**Task instructions:** Look through the entries below and extract exactly the lines from the one containing "export GPL_ROUTABILITY_DRIVEN = 0" through the one containing "set_output_delay 0.99 -clock", ends included.

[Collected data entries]
[config.mk]
export PLATFORM = sky130hd
export DESIGN_NAME = mux_nx1_seq_flat
export DESIGN_NICKNAME = d
export VERILOG_FILES = /design/src/rtl/mux_pkg.sv /design/src/rtl/mux_nx1_seq_if.sv /design/src/rtl/mux_scan_ctrl.sv /design/src/rtl/mux_nx1_seq.sv /design/src/flat_wrapper.sv
export SDC_FILE = /design/constraint.sdc
export NUM_CORES = 1
export LEC_CHECK = 0
export BUFFER_PORTS_ARGS = -buffer_cell sky130_fd_sc_hd__buf_2
export CAP_MARGIN = 20
export CORE_MARGIN = 2
export CORE_UTILIZATION = 40
export CTS_CLUSTER_DIAMETER = 40
export DETAILED_ROUTE_END_ITERATION = 7
export GPL_ROUTABILITY_DRIVEN = 0
export PLACE_DENSITY_LB_ADDON = 0.3
export SYNTH_ARGS = -nofsm -noshare
export SYNTH_HDL_FRONTEND = slang
export SYNTH_SLANG_ARGS = --single-unit
[constraint.sdc]
create_clock -name clk -period 3.7 [get_ports clk]
set_input_delay 0.555 -clock clk [delete_from_list [all_inputs] [get_ports clk]]
set_output_delay 0.555 -clock clk [all_outputs]
set_load 0.005 [all_outputs]
[config.mk]
export PLATFORM = sky130hd
export DESIGN_NAME = pe_dispatch_scheduler
export DESIGN_NICKNAME = d
export VERILOG_FILES = /design/src/rtl/pe_dispatch_scheduler.sv
export SDC_FILE = /design/constraint.sdc
export NUM_CORES = 1
export LEC_CHECK = 0
export CORE_MARGIN = 4
export CORE_UTILIZATION = 50
export DETAILED_ROUTE_END_ITERATION = 12
export GPL_TIMING_DRIVEN = 0
export PLACE_DENSITY = 0.78
export SYNTH_ARGS = -nofsm -noshare
export SYNTH_HDL_FRONTEND = slang
export SYNTH_SLANG_ARGS = --single-unit
[constraint.sdc]
create_clock -name clk -period 4.95 [get_ports clk]
set_input_delay 0.99 -clock clk [delete_from_list [all_inputs] [get_ports clk]]
set_output_delay 0.99 -clock clk [all_outputs]
set_load 0.1 [all_outputs]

**Response below:**
export GPL_ROUTABILITY_DRIVEN = 0
export PLACE_DENSITY_LB_ADDON = 0.3
export SYNTH_ARGS = -nofsm -noshare
export SYNTH_HDL_FRONTEND = slang
export SYNTH_SLANG_ARGS = --single-unit
[constraint.sdc]
create_clock -name clk -period 3.7 [get_ports clk]
set_input_delay 0.555 -clock clk [delete_from_list [all_inputs] [get_ports clk]]
set_output_delay 0.555 -clock clk [all_outputs]
set_load 0.005 [all_outputs]
[config.mk]
export PLATFORM = sky130hd
export DESIGN_NAME = pe_dispatch_scheduler
export DESIGN_NICKNAME = d
export VERILOG_FILES = /design/src/rtl/pe_dispatch_scheduler.sv
export SDC_FILE = /design/constraint.sdc
export NUM_CORES = 1
export LEC_CHECK = 0
export CORE_MARGIN = 4
export CORE_UTILIZATION = 50
export DETAILED_ROUTE_END_ITERATION = 12
export GPL_TIMING_DRIVEN = 0
export PLACE_DENSITY = 0.78
export SYNTH_ARGS = -nofsm -noshare
export SYNTH_HDL_FRONTEND = slang
export SYNTH_SLANG_ARGS = --single-unit
[constraint.sdc]
create_clock -name clk -period 4.95 [get_ports clk]
set_input_delay 0.99 -clock clk [delete_from_list [all_inputs] [get_ports clk]]
set_output_delay 0.99 -clock clk [all_outputs]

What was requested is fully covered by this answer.